Omega-conotoxin MVIIA reduces neuropathic pain after spinal cord injury by inhibiting N-type voltage-dependent calcium channels on spinal dorsal horn.

Abstract

Spinal cord injury (SCI) leads to the development of neuropathic pain. Although a multitude of pathological processes contribute to SCI-induced pain, excessive intracellular calcium accumulation and voltage-gated calcium-channel upregulation play critical roles in SCI-induced pain. However, the role of calcium-channel blockers in SCI-induced pain is unknown.
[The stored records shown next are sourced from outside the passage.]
This is an optimization exercise on Yosys and OpenROAD, whose aim is small area, a short achievable clock period and few clock cycles per item, not a production implementation.
Where RTL was checked, it was by simulation tests only, not by an equivalence proof against the original.

Setup of run 1:
## PixelSolverMultiCore
module PixelSolverMultiCore (
  input               io_cmd_valid,
  output              io_cmd_ready,
  input      [27:0]   io_cmd_payload_x,
  input      [27:0]   io_cmd_payload_y,
  output              io_rsp_valid,
  input               io_rsp_ready,
  output     [5:0]    io_rsp_payload_iteration,
  input               clk,
  input               reset
);
export LEC_CHECK = 0
export CAP_MARGIN = 20
export CORE_MARGIN = 2
export CORE_UTILIZATION = 60
export CTS_BUF_LIST = sky130_fd_sc_hd__clkbuf_16
export CTS_CLUSTER_DIAMETER = 150
export CTS_CLUSTER_SIZE = 24
export PLACE_DENSITY = 0.72
export SETUP_SLACK_MARGIN = 5
export SLEW_MARGIN = 20
export SYNTH_HIERARCHICAL = 1
create_clock -name core_clock -period 10.0 [get_ports {clk}]
standard.sh (not shown) runs the stock make flow with config.mk's settings and CLKGATE_MAP_FILE= SYNTH_SCRIPT=/design/flow/synth_recipe.tcl, a recipe that flattens the netlist after the stock synthesis.
==> flow/flow/run.sh <==
#!/bin/bash
set -euo pipefail
MARGIN=${MARGIN:-6.5}
sed "s/SETUP_SLACK_MARGIN=[0-9.]*/SETUP_SLACK_MARGIN=$MARGIN/" standard.sh > standard_margin.sh
bash standard_margin.sh > standard.log 2>&1
Run 1 finished every stage and its layout cleared the timing, design-rule and antenna checks.
Testbench counts of run 1, summed over its fixed seeds: cycles 255,610, pixels 8,192.
[inputs] run 2 vs run 1
- clearing PLACE_DENSITY, which used to be 0.72
==> flow/flow/run.sh <==
#!/bin/bash
set -euo pipefail
MARGIN=${MARGIN:-6}
sed "s/SETUP_SLACK_MARGIN=[0-9.]*/SETUP_SLACK_MARGIN=$MARGIN/" standard.sh > standard_margin.sh
bash standard_margin.sh > standard.log 2>&1
==> notes.md <==
- Summary — number of buffers and inverters on the critical path, run 2 relative to run 1: higher, by 1.
- Run 1 → run 2: non-clock buffer count in the final layout went down 11, fraction of the cycle the final worst path needs went up 4.5 points.
- Run 2 vs run 1 on number of vias after detailed routing: run 2 is the lower one.
- Summary of run 2 over run 1: data arrival at the endpoint of the critical path now sits higher.
[inputs] run 3 vs run 2
==> flow/flow/run.sh <==
#!/bin/bash
set -euo pipefail
MARGIN=${MARGIN:-6.75}
sed "s/SETUP_SLACK_MARGIN=[0-9.]*/SETUP_SLACK_MARGIN=$MARGIN/" standard.sh > standard_margin.sh
bash standard_margin.sh > standard.log 2>&1
### Flow results
As far as placed cell area is concerned, run 3 and run 2 perform about the same. Run 2 -> run 3: via count of the first global-routing pass increased slightly. The residual antenna-violating net count after detailed routing was comparable across run 2 and run 3. Compared with run 2, run 3 shows a higher global routing met1 resource utilization.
Omega-conotoxin MVIIA (MVIIA) is a calcium-channel blocker that selectively inhibits N-type voltage-dependent calcium channels and demonstrates neuroprotective effects. Therefore, we investigated spinal analgesic actions and cellular mechanisms underlying the analgesic effects of MVIIA in SCI. We used SCI-induced pain model rats and conducted behavioral tests, immunohistochemical analyses, and electrophysiological experiments (in vitro whole-cell patch-clamp recording and in vivo extracellular recording). A behavior study suggested intrathecal MVIIA administration in the acute phase after SCI induced analgesia for mechanical allodynia. Immunohistochemical experiments and in vivo extracellular recordings suggested that MVIIA induces analgesia in SCI-induced pain by directly inhibiting neuronal activity in the superficial spinal dorsal horn. In vitro whole-cell patch-clamp recording showed that MVIIA inhibits presynaptic N-type voltage-dependent calcium channels expressed on primary afferent Aδ-and C-fiber terminals and suppresses the presynaptic glutamate release from substantia gelatinosa in the spinal dorsal horn. In conclusion, MVIIA administration in the acute phase after SCI may induce analgesia in SCI-induced pain by inhibiting N-type voltage-dependent calcium channels on Aδ-and C-fiber terminals in the spinal dorsal horn, resulting in decreased neuronal excitability enhanced by SCI-induced pain.